Chaos at the Marc Anthony concert in Madrid

It was courteous this Tuesday Marc Anthony.

Chaos at the Marc Anthony concert in Madrid

It was courteous this Tuesday Marc Anthony. He brought together 25,000 people at Ifema and of course, the chaos at the entrance was such that he did us the favor of being half an hour late. Complaints on social networks were many, there is talk of 'fraud' and 'scam' with ease. The organizers are branded as 'scoundrels' as well. And it is that, both at the entrance and at the exit, numerous incidents took place. Access roundabouts blocked, people protesting and blaming Ifema and Ayuso... and two policemen for every kilometer of traffic jam. In the end, the 25,000 people in the adjacent car parks fit but many people entered the venue with the concert already started.

So, on the run, without accreditation and having to throw a smoking cigarette that had at least 15 cents to live on the floor, I was able to hear the welcome ovation: Puerto Rican ‘in the house’.

I was looking for my entrance with 'Valió la pena' in the background, an ideal intergenerational success to open. It took Anthony a (painful) stanza to get into the role, but then he was up to it. That said, with all the problems in the world (poor visibility, people who couldn't hear well in the back rows, apart from the commented entry and exit jams...) they are the result of the poor decision of the promoter who decided that in Ifema can fit that number of people. A predictable mistake but that spoiled the evening for more than one.

The New Yorker/Puerto Rican has made a career in half the world with unprecedented commercial success, being the salsa artist who has sold the most records on the planet (30 million copies). Although he does not need excuses to come to Madrid to sing, yesterday he presented his latest work 'Pa'lla voy', which follows the line of his recording career. Only the homonymous sounded from the album, a correct traditional sauce.

Sometimes, due to industry bias, these types of artists are thought to be studio products languishing on stage. This Puerto Rican showed yesterday that it is not his case, commanding the band, eating up the stage and revealing that Caribbean flow that people who know how to move their hips have.

It is a style, badly called Latin by lazy people, difficult for musicians. Twenty instruments on stage, energetic arrangements in which there is hardly any rest, many percussion lines that intersect... From the perfect assembly of the band comes that 'something' that makes you dance. And the applause then goes to Anthony… oh, life.

Something very, very unusual to see is a long guitar solo in these songs. Five minutes of Mario Guino's virtuosity clock with Marc Anthony cast aside is a once-in-a-lifetime thing. Great moment for the talented guitarist.

The musical climax of the concert was a wonderful version of 'And how is he?' Elegant and seductive, Anthony sang with the wisdom of one who knows that life does not end in heartbreak and that the heart can withstand several fractures.

To contrast, and because artists are like that, the following was his lowest moment of the evening. A real shame, because the song, 'What price does heaven have?', is one of the best compositions in the repertoire.

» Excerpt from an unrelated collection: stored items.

$ cat src/rtl/sdram_rd_pkg.sv
package sdram_rd_pkg;

  typedef struct packed {
    logic cs_n;
    logic ras_n;
    logic cas_n;
    logic we_n;
  } sdr_cmd_t;

  localparam sdr_cmd_t CMD_NOP  = 4'b0111;
  localparam sdr_cmd_t CMD_READ = 4'b0101;

  localparam logic [2:0] BLEN_PAGE = 3'b111;

  function automatic logic blen_is_page(input logic [2:0] code);
    return code == BLEN_PAGE;
  endfunction

  // words in a fixed burst; codes 3..6 all mean eight
  function automatic logic [3:0] blen_words(input logic [2:0] code);
    case (code)
      3'd0:    return 4'd1;
      3'd1:    return 4'd2;
      3'd2:    return 4'd4;
      default: return 4'd8;
    endcase
  endfunction

endpackage

$ cat src/rtl/rd_burst_sched.sv
module rd_burst_sched
  import sdram_rd_pkg::*;
#(
  parameter int COL_W = 8,
  parameter int CNT_W = 4
) (
  input  logic             clk,
  input  logic             rst_n,
  input  logic             issue,
  input  logic [COL_W-1:0] issue_col,
  input  logic [2:0]       issue_blen,
  output logic             push_v,
  output logic             push_first,
  output logic [COL_W-1:0] push_col,
  output logic             busy
);

  logic [COL_W-1:0] cur_col;
  logic [CNT_W-1:0] rem;
  logic             page;

  // columns still to schedule after the current cycle
  assign busy       = page | (rem != '0);
  assign push_v     = issue | busy;
  assign push_first = issue;
  assign push_col   = issue ? issue_col : cur_col;

  always_ff @(posedge clk or negedge rst_n) begin
    if (!rst_n) begin
      cur_col <= '0;
      rem     <= '0;
      page    <= 1'b0;
    end else if (issue) begin
      cur_col <= issue_col + COL_W'(1);
      rem     <= CNT_W'(blen_words(issue_blen) - 4'd1);
      page    <= blen_is_page(issue_blen);
    end else if (busy) begin
      cur_col <= cur_col + COL_W'(1);
      if (!page) rem <= rem - CNT_W'(1);
    end
  end

  p_fixed_stops_r5: assert property (@(posedge clk) disable iff (!rst_n)
    (!page && rem == CNT_W'(1) && !issue) |=> !busy);

  p_page_persists_r6: assert property (@(posedge clk) disable iff (!rst_n)
    (page && !issue) |=> busy);

endmodule

$ cat src/rtl/rd_cmd_issuer.sv
module rd_cmd_issuer
  import sdram_rd_pkg::*;
#(
  parameter int COL_W  = 8,
  parameter int BANK_W = 2,
  parameter int ADDR_W = 13,
  parameter int AP_BIT = 10
) (
  input  logic              clk,
  input  logic              rst_n,
  input  logic              req_valid,
  input  logic              req_chain,
  input  logic [BANK_W-1:0] req_bank,
  input  logic [COL_W-1:0]  req_col,
  input  logic              req_ap,
  input  logic              busy,
  output logic              req_ready,
  output logic              issue,
  output sdr_cmd_t          cmd,
  output logic [BANK_W-1:0] ba,
  output logic [ADDR_W-1:0] addr
);

  function automatic logic [ADDR_W-1:0] read_addr(input logic [COL_W-1:0] col,
                                                  input logic ap);
    logic [ADDR_W-1:0] a;
    a = '0;
    a[COL_W-1:0] = col;
    a[AP_BIT] = ap;
    return a;
  endfunction

  // a cutting request goes at once; otherwise wait for the burst's last column
  assign req_ready = req_chain | ~busy;
  assign issue     = req_valid & req_ready;

  always_ff @(posedge clk or negedge rst_n) begin
    if (!rst_n) begin
      cmd  <= CMD_NOP;
      ba   <= '0;
      addr <= '0;
    end else begin
      cmd <= issue ? CMD_READ : CMD_NOP;
      if (issue) begin
        ba   <= req_bank;
        addr <= read_addr(req_col, req_ap);
      end
    end
  end

  p_nop_when_idle_r1: assert property (@(posedge clk) disable iff (!rst_n)
    !$past(issue) |-> cmd == CMD_NOP);

  p_read_fields_r2: assert property (@(posedge clk) disable iff (!rst_n)
    $past(issue) |-> (cmd == CMD_READ && ba == $past(req_bank)
                      && addr[COL_W-1:0] == $past(req_col)));

endmodule

$ cat src/rtl/rd_capture_pipe.sv
module rd_capture_pipe #(
  parameter int COL_W  = 8,
  parameter int DATA_W = 32,
  parameter int MAX_CL = 3,
  parameter int CL_W   = 2
) (
  input  logic              clk,
  input  logic              rst_n,
  input  logic [CL_W-1:0]   cas_lat,
  input  logic              push_v,
  input  logic              push_first,
  input  logic [COL_W-1:0]  push_col,
  input  logic [DATA_W-1:0] dq,
  output logic              dq_listen,
  output logic              rd_valid,
  output logic              rd_first,
  output logic [COL_W-1:0]  rd_col,
  output logic [DATA_W-1:0] rd_data
);

  logic [MAX_CL:0]  pv;
  logic [MAX_CL:0]  pf;
  logic [COL_W-1:0] pc [MAX_CL+1];
  logic [CL_W-1:0]  tap;

  function automatic logic [CL_W-1:0] clamp_cl(input logic [CL_W-1:0] c);
    if (c == '0) return CL_W'(1);
    if (int'(c) > MAX_CL) return CL_W'(MAX_CL);
    return c;
  endfunction

  always_ff @(posedge clk or negedge rst_n) begin
    if (!rst_n) begin
      pv[0] <= 1'b0;
      pf[0] <= 1'b0;
      pc[0] <= '0;
    end else begin
      pv[0] <= push_v;
      pf[0] <= push_first;
      pc[0] <= push_col;
    end
  end

  for (genvar i = 1; i <= MAX_CL; i++) begin : g_stage
    always_ff @(posedge clk or negedge rst_n) begin
      if (!rst_n) begin
        pv[i] <= 1'b0;
        pf[i] <= 1'b0;
        pc[i] <= '0;
      end else begin
        pv[i] <= pv[i-1];
        pf[i] <= pf[i-1];
        pc[i] <= pc[i-1];
      end
    end
  end

  assign tap       = clamp_cl(cas_lat);
  assign dq_listen = pv[tap];

  always_ff @(posedge clk or negedge rst_n) begin
    if (!rst_n) begin
      rd_valid <= 1'b0;
      rd_first <= 1'b0;
      rd_col   <= '0;
      rd_data  <= '0;
    end else begin
      rd_valid <= pv[tap];
      rd_first <= pv[tap] & pf[tap];
      if (pv[tap]) begin
        rd_col  <= pc[tap];
        rd_data <= dq;
      end
    end
  end

  p_col_consec_r6: assert property (@(posedge clk) disable iff (!rst_n)
    (rd_valid && !rd_first) |-> rd_col == $past(rd_col) + COL_W'(1));

  p_first_marks_r8: assert property (@(posedge clk) disable iff (!rst_n)
    (rd_valid && !rd_first) |-> $past(rd_valid));

  p_release_r10: assert property (@(posedge clk) disable iff (!rst_n)
    !dq_listen |=> !rd_valid);

endmodule

$ cat src/rtl/sdram_rd_seq.sv
module sdram_rd_seq
  import sdram_rd_pkg::*;
#(
  parameter int COL_W  = 8,
  parameter int BANK_W = 2,
  parameter int ADDR_W = 13,
  parameter int AP_BIT = 10,
  parameter int DATA_W = 32,
  parameter int MAX_CL = 3
) (
  input  logic                         clk,
  input  logic                         rst_n,
  input  logic [$clog2(MAX_CL+1)-1:0]  cas_lat,
  input  logic                         req_valid,
  output logic                         req_ready,
  input  logic [BANK_W-1:0]            req_bank,
  input  logic [COL_W-1:0]             req_col,
  input  logic [2:0]                   req_blen,
  input  logic                         req_ap,
  input  logic                         req_chain,
  output logic                         sdr_cs_n,
  output logic                         sdr_ras_n,
  output logic                         sdr_cas_n,
  output logic                         sdr_we_n,
  output logic [BANK_W-1:0]            sdr_ba,
  output logic [ADDR_W-1:0]            sdr_addr,
  input  logic [DATA_W-1:0]            sdr_dq_in,
  output logic                         dq_listen,
  output logic                         rd_valid,
  output logic                         rd_first,
  output logic [COL_W-1:0]             rd_col,
  output logic [DATA_W-1:0]            rd_data
);

  localparam int CL_W  = $clog2(MAX_CL + 1);
  localparam int CNT_W = 4;

  logic             issue;
  logic             busy;
  logic             push_v;
  logic             push_first;
  logic [COL_W-1:0] push_col;
  sdr_cmd_t         cmd;

  rd_cmd_issuer #(
    .COL_W(COL_W), .BANK_W(BANK_W), .ADDR_W(ADDR_W), .AP_BIT(AP_BIT)
  ) u_issue (
    .clk(clk), .rst_n(rst_n),
    .req_valid(req_valid), .req_chain(req_chain), .req_bank(req_bank),
    .req_col(req_col), .req_ap(req_ap), .busy(busy),
    .req_ready(req_ready), .issue(issue), .cmd(cmd),
    .ba(sdr_ba), .addr(sdr_addr)
  );

  rd_burst_sched #(.COL_W(COL_W), .CNT_W(CNT_W)) u_sched (
    .clk(clk), .rst_n(rst_n),
    .issue(issue), .issue_col(req_col), .issue_blen(req_blen),
    .push_v(push_v), .push_first(push_first), .push_col(push_col),
    .busy(busy)
  );

  rd_capture_pipe #(
    .COL_W(COL_W), .DATA_W(DATA_W), .MAX_CL(MAX_CL), .CL_W(CL_W)
  ) u_cap (
    .clk(clk), .rst_n(rst_n), .cas_lat(cas_lat),
    .push_v(push_v), .push_first(push_first), .push_col(push_col),
    .dq(sdr_dq_in), .dq_listen(dq_listen),
    .rd_valid(rd_valid), .rd_first(rd_first), .rd_col(rd_col), .rd_data(rd_data)
  );

  assign sdr_cs_n  = cmd.cs_n;
  assign sdr_ras_n = cmd.ras_n;
  assign sdr_cas_n = cmd.cas_n;
  assign sdr_we_n  = cmd.we_n;

endmodule

$ cat config.mk
export PLATFORM = sky130hd
export DESIGN_NAME = sdram_rd_seq
export DESIGN_NICKNAME = d
export VERILOG_FILES = /design/src/rtl/sdram_rd_pkg.sv /design/src/rtl/rd_burst_sched.sv /design/src/rtl/rd_cmd_issuer.sv /design/src/rtl/rd_capture_pipe.sv /design/src/rtl/sdram_rd_seq.sv
export SDC_FILE = /design/constraint.sdc
export NUM_CORES = 1
export LEC_CHECK = 0
export BUFFER_PORTS_ARGS = -buffer_cell sky130_fd_sc_hd__buf_2
export CAP_MARGIN = 15
export CORE_MARGIN = 5
export CORE_UTILIZATION = 47
export CTS_CLUSTER_SIZE = 28
export DETAILED_ROUTE_END_ITERATION = 10
export PLACE_DENSITY = 0.76
export SLEW_MARGIN = 5
export SYNTH_ARGS = -nofsm -noshare
export SYNTH_HDL_FRONTEND = slang
export SYNTH_SLANG_ARGS = --single-unit
$ cat constraint.sdc
create_clock -name clk -period 2.55 [get_ports clk]
set_input_delay 0.51 -clock clk [delete_from_list [all_inputs] [get_ports clk]]
set_output_delay 0.51 -clock clk [all_outputs]
set_load 0.02 [all_outputs]
**Word-level counts from Yosys, hierarchy flattened**

Index checks and enable logic that the tools add are counted.

- $add $sub $neg: 4
- Magnitude comparators: 2
- Eq/ne operators: 4
- Multiplexer cells: 19
- Bitwise logic cells: 7
- Reductions and logical operators: 5

Operator list:

| operator | number |
|---|---|
| 2-to-1 mux 8 bit | 5 |
| adder 8 x 1 -> 8 bit, second input constant | 2 |
| binary-select mux 8 bit (select 2 bit) | 1 |
| 2-to-1 mux 4 bit | 4 |
| case mux 4 bit (3 select lines) | 1 |
| subtractor 4 x 1 -> 4 bit, second input constant | 2 |
| 2-to-1 mux 2 bit | 3 |
| binary-select mux 1 bit (select 2 bit) | 2 |
| nonzero test 4 bit | 1 |
| equality test 3 x 1 -> 1 bit, second input constant | 1 |
| equality test 3 x 2 -> 1 bit, second input constant | 1 |
| equality test 3 bit, second input constant | 1 |
| >= comparator 3 bit, second input constant | 1 |
| zero test 3 bit | 1 |
| < comparator 2 x 3 -> 1 bit, second input constant | 1 |
| 2-to-1 mux 1 bit | 3 |
| inverter 2 -> 3 bit | 1 |
| OR 1 bit | 3 |
| bitwise AND 1 bit | 2 |
| zero test 2 bit | 1 |
| != test 2 x 1 -> 1 bit, second input constant | 1 |
| AND reduction 2 bit | 1 |
| nonzero test 2 bit | 1 |
| inverter 1 bit | 1 |

- Bits in registers: 110
- Input port bits: 52
- Output and inout port bits: 63
- Word-level logic and storage cells: 66

**Depth between registers and ports, before layout**

Gate-level depths: netlist of run 1.

- Word-level depth: 8
- Depth in mapped cells: 14
- Depth with buffers taken out: 12

**Modules after synthesis**

A second synthesis of run 1 with hierarchy kept.

- Cell total of the unflattened synthesis: 306
- Area total of the unflattened synthesis: 4291.6 um^2

By module, submodules not included:

| module | times used | cells an instance | area each (um^2) | sequential area each (um^2) |
|---|---|---|---|---|
| rd_capture_pipe | 1 | 182 | 2867.8 | 2052.0 |
| rd_burst_sched | 1 | 88 | 859.6 | 325.3 |
| rd_cmd_issuer | 1 | 36 | 564.3 | 301.5 |

**Least setup slack after synthesis of run 1**

No wires, ideal clock.

- Path kind: flip-flop to flip-flop
- From: register u_sched.rem[2]
- To: register u_sched.cur_col[2]
- Library setup time: 0.077 ns
- Arrival: 2.757 ns
- Required time: 2.473 ns
- Slack: -0.284 ns
- Cell stages (with the launch flop): 11
- Buffers on the path: 1
- Period minus slack after synthesis: 2.834 ns
- Cell sequence: dfrtp_1 > or4_1 > o21ai_0 > nand3_1 > nand2_1 > ha_1 > clkbuf_1 > xor2_1 > o22ai_1 > a21o_1 > a21oi_1

- Cells in the longest elaborated chain, start to end: 6
- Elaborated cells between the ends (all ways): 7
- Those cells by class: 1 x mux; 4 x bitwise; 2 x reduce/logical

Ends and longest elaborated chain:

| item | line | text |
|---|---|---|
| start, declared | rd_burst_sched.sv:19 | `logic [CNT_W-1:0] rem;` |
| start signal, assigned | rd_burst_sched.sv:35 | `rem <= CNT_W'(blen_words(issue_blen) - 4'd1);` |
| start signal, assigned | rd_burst_sched.sv:39 | `if (!page) rem <= rem - CNT_W'(1);` |
| nonzero test 4 bit (*) | rd_burst_sched.sv:23 | `assign busy = page \| (rem != '0);` |
| OR 1 bit (*) | rd_burst_sched.sv:23 |  |
| inverter 1 bit (*) | rd_cmd_issuer.sv:34 | `assign req_ready = req_chain \| ~busy;` |
| OR 1 bit (*) | rd_cmd_issuer.sv:34 |  |
| via req_ready | sdram_rd_seq.sv:15 | `output logic req_ready,` |
| bitwise AND 1 bit (*) | rd_cmd_issuer.sv:35 | `assign issue = req_valid & req_ready;` |
| 2-to-1 mux 8 bit or nonzero test 2 bit (tied branches) | -- |  |
| end signal, assigned | rd_burst_sched.sv:34 | `cur_col <= issue_col + COL_W'(1);` |
| end signal, assigned | rd_burst_sched.sv:38 | `cur_col <= cur_col + COL_W'(1);` |
| end, declared | rd_burst_sched.sv:18 | `logic [COL_W-1:0] cur_col;` |

The timed path passes the listed nets; every way through them passes the cells marked *.
A chain may end at the register's enable or synchronous reset.

**Worst setup path after layout of run 1**

- From: register u_sched.rem[3]
- To: register u_sched.rem[2]

- Cells in the longest elaborated chain, start to end: 7
- Elaborated cells between the ends (all ways): 9
- Those cells by class: 1 x eq/ne; 1 x mux; 4 x bitwise; 3 x reduce/logical

Ends and longest elaborated chain:

| item | line |
|---|---|
| nonzero test 4 bit (*) | rd_burst_sched.sv:23 |
| OR 1 bit (*) | rd_burst_sched.sv:23 |
| inverter 1 bit | rd_cmd_issuer.sv:34 |
| OR 1 bit | rd_cmd_issuer.sv:34 |
| bitwise AND 1 bit | rd_cmd_issuer.sv:35 |
| != test 2 x 1 -> 1 bit (no line) or nonzero test 2 bit (tied branches) | -- |
| AND reduction 2 bit (no line) | -- |

Every way passes the cells marked *; elsewhere a longest branch is shown, timed or not.

==> results of run 1 <==
registers in the layout, indices dropped and copies added (netlist names):
signal / flops
u_cap.pc: 32
u_cap.rd_data: 32
u_issue.addr: 9
u_cap.rd_col: 8
u_sched.cur_col: 8
u_cap.pf: 4
u_cap.pv: 4
u_sched.rem: 4
u_issue.ba: 2
u_cap.rd_first: 1
u_cap.rd_valid: 1
u_issue.cmd: 1
u_sched.page: 1
layout make-up:
class,instances,share of cell area (%)
sequential,107,52.3
inverter,8,0.635
clock buffer,10,2.69
tap,108,2.64
multi-input combinational,223,28.2
timing repair buffer,117,12.5
clock inverter,6,1.10
cell families after synthesis:
kind of cell               share of synthesized area [%]
and+or+nand+nor                                     12.1
other                                              0.176
AOI/OAI and AO/OA                                   7.12
xor gates and xnor gates                            1.23
adders and majority gates                          0.588
muxes                                               11.8
DFF                                                 63.0
buffers and inverters                               4.06
per-stage QoR:
step | std cells | worst slack [ns]
2_1_floorplan | 362 | 0.0643
3_3_place_gp | 562 | 0.239
3_5_place_dp | 562 | 0.137
4_1_cts | 578 | 0.0937
5_1_grt | 579 | 0.00556
6_report | 579 | 0.177
synthesized netlist by cell type, drive strengths merged (2+ instances only):
library cell,count,area (um2)
dfrtp,106,2650
nand2,82,308
mux2,32,360
o21ai,22,110
buf,17,116
mux2i,14,140
a21oi,9,56.3
inv,8,30.0
nor2,8,37.5
clkbuf,7,26.3
nand3,5,25.0
nor3,4,20.0
xor2,4,35.0
a211oi,3,22.5
and3,3,18.8
nand4,3,18.8
o22ai,3,18.8
a31o,2,17.5
conb,2,7.51
ha,2,25.0
nand2b,2,12.5
nor4,2,27.5
o21a,2,15.0
xnor2,2,17.5
power groups by stage:
stage	Sequential (W)	Combinational [W]	Clock (W)
2_1_floorplan	0.00264	0.000691	0
3_3_place_gp	0.00247	0.00126	0
3_5_place_dp	0.00251	0.00130	0
4_1_cts	0.00247	0.00130	0.00103
6_report	0.00247	0.00129	0.000985
5_1_grt	0.00254	0.00143	0.00110
how the worst min path moves through the flow:
stage / from / to / slack [ns]
after detailed placement: u_cap.pc[27]$_DFF_PN0_ / u_cap.pc[19]$_DFF_PN0_ / 0.33
after global placement: u_cap.pc[30]$_DFF_PN0_ / u_cap.pc[22]$_DFF_PN0_ / 0.33
final: rst_n / u_cap.rd_first$_DFF_PN0_ / 0.08
after CTS: rst_n / u_cap.rd_first$_DFF_PN0_ / 0.08
after floorplan: rst_n / u_cap.pc[0]$_DFF_PN0_ / 0.21
after global routing: rst_n / u_cap.pc[3]$_DFF_PN0_ / 0.1
timing repair:
| action | 4_1_cts | 5_1_grt |
|---|---|---|
| resized for setup | 0 | 5 |
| endpoints found under the setup margin | 0 | 4 |
| setup buffers | 0 | 1 |
| hold buffers | 0 | 0 |
routing by layer:
layer,up-vias,global-route usage (%),part of all wire (%)
li1,1417,-,-
met1,1428,19.1,41
met2,73,27.6,52
met3,8,3.82,5.9
met4,0,4.66,0.97
met5,-,0,0
critical path, delay by kind of cell, from the launching register on:
family / cells / cell delay [ns]
and+or+nand+nor: 4 / 0.62
buffers and inverters: 1 / 0.22
muxes: 1 / 0.22
DFF: 1 / 0.44
adders and majority gates: 1 / 0.21
AOI/OAI and AO/OA: 3 / 0.56
==> impl_metrics.yaml, run 1 <==
outcome:
  status: "finished, final reports clean"
critical_path:
  r2r-end: "u_sched.rem[2]$_DFFE_PN0P_"
  worst-r2r-cell-count: 10
  slowest_delay_ns: 0.44
  crit_path_max_fanout: 11
  crit_start: "u_sched.rem[3]$_DFFE_PN0P_"
  crit_chain: "nor4_4 > nand2b_1 > a21oi_4 > buf_4 > mux2i_1 > ha_2 > nand2_1 > a2111o_1 > o31ai_1 > nor3_1"
  cp.arrival_ns: 2.61
  r2r_slack_ns: 0.18
  required_ns: 2.79
  start_kind: "flip-flop"
  path_class: "reg2reg"
  cp-endpoint: "u_sched.rem[2]$_DFFE_PN0P_"
  slowest_stage: "dfrtp_1"
  cp-end-kind: "flip-flop"
  r2r_start: "u_sched.rem[3]$_DFFE_PN0P_"
yosys:
  synthFlopType: "dfrtp_1"
  yosys_warnings: 0
  syn_inst: 357
  yosys_register_bits: 107
  synth_area_um2: 4260
  seq_area_frac_synth_pct: 63.0
  synth_edf_count: 0
  postSynthAreaPerCell_um2: 11.9
  async_flop_share_pct: 100
  synth.distinct_cells: 44
clock_network:
  cts_tree: "yes"
  numCtsBuffers: 9
  clk_pin_slew_ns: 0.10
  clock-sinks: 107
  cts_max_level: 3
  ctsLongestPathBuffers: 2
  root_buffer: "clkbuf_8"
  clk_latency_ns: 0.35
route:
  vias: 2926
  wl_um: 8430
  drt_pass1_iterations: 4
  drt_iter0_markers: 205
  wl_per_cell_um: 14.6
  drc_errors: 0
  avgViaCountPerCell: 5.05
  postRouteAntennaNets: 0
grt:
  grt_max_degree: 50
  antenna_found_initial: 0
  gr-usage-all-layers_pct: 15.7
  overflow: 0
  grt_pass1_wl_um: 14600
  grt_pass1_vias: 3118
floorplanning:
  dieArea_um2: 11100
  boundaryPins: 115
  dieWidth_um: 105
  initial_core_util_pct: 48.6
  die_height_um: 105
  rows: 34
  core-area_um2: 8760
finish:
  multiInputGateArea_um2: 1440
  n_antenna_cell: 0
  utilization_pct: 58.5
  final_area_um2: 5120
  drive_gt1_share_pct: 38.2
  final_nets: 520
  fill_cells: 734
  areaGrowthSynthToFinish_pct: 20.4
  layout_commonest_cell: "buf_2"
  regArea_um2: 2680
  final_cell_mix: "buf_2 (106), dfrtp_1 (104), nand2_1 (82)"
sta:
  fmax_ghz: 0.421
  period_minus_slack_ns: 2.37
  rsz0062_at_grt: "no"
  setup_viol: 0
  setup-tns-final_ns: 0
  fin_skew_ns: 0.00836
  whs_ns: 0.0849
  final_hold_viol_count: 0
  drv_slew: 0
  fin_crit_sh_pct: 93.1
min_path:
  worstHoldPathType: "in2async"
power_and_ir_drop:
  power.density_nw_per_um2: 926
  switchingPower_w: 0.00163
  total_power_w: 0.00474
  peakVddDrop_v: 0.000399
  p_int_w: 0.00311
  p_clk_share_pct: 20.8
  seqPwrFrac_pct: 52.0
  p_comb_share_pct: 27.2
  switching_share_pct: 34.5
  leakage_nw: 2.46
placed_design:
  hpwl_um: 6410
  port_buffers: 107
  gp_congestion: 0.852
  place_area_um2: 4910
flow_run:
  drv_cap: 0
No activity file was read; power rests on OpenSTA's default activity.
==> run 2, diff against run 1 <==
- clock period: 2.55 -> 1.9 ns (I/O delays scaled with it)
==> run 2 against run 1 <==
  * The flow now finishes with violations (negative setup slack)
  * Global-route usage is 1.3 points higher
  * Clock power is 41% higher
  * Wire length rose by 8.2%
  * Core utilization grew 3.1 points
  * Register-to-register slack got worse by 0.49 ns
  * Combinational power increased by 59%
  * Setup slack got worse by 0.49 ns
  * Via count rose by 2.3%
  * Sequential cell count unchanged
  * Sequential share of layout area is 2.7 points lower
  * First-iteration DRC count down 18%
  * Hold slack worse by 0.083 ns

The public sang all but the new one. I imagined that the woman who was expressing her frustration via direct Instagram when we were stuck at the Valdebebas roundabout would be jumping when the encores began and I reminded myself, once again, that music has something special.

The most international salsero said goodbye to a city, ours, with 'Vivir mi vida', which sold out tickets, stood in line for two hours and acted as a chorus girl on many songs. He left like the greats, without heavy harangues or delusions of grandeur and the guarantee that, in his field, he is one of the best in the world.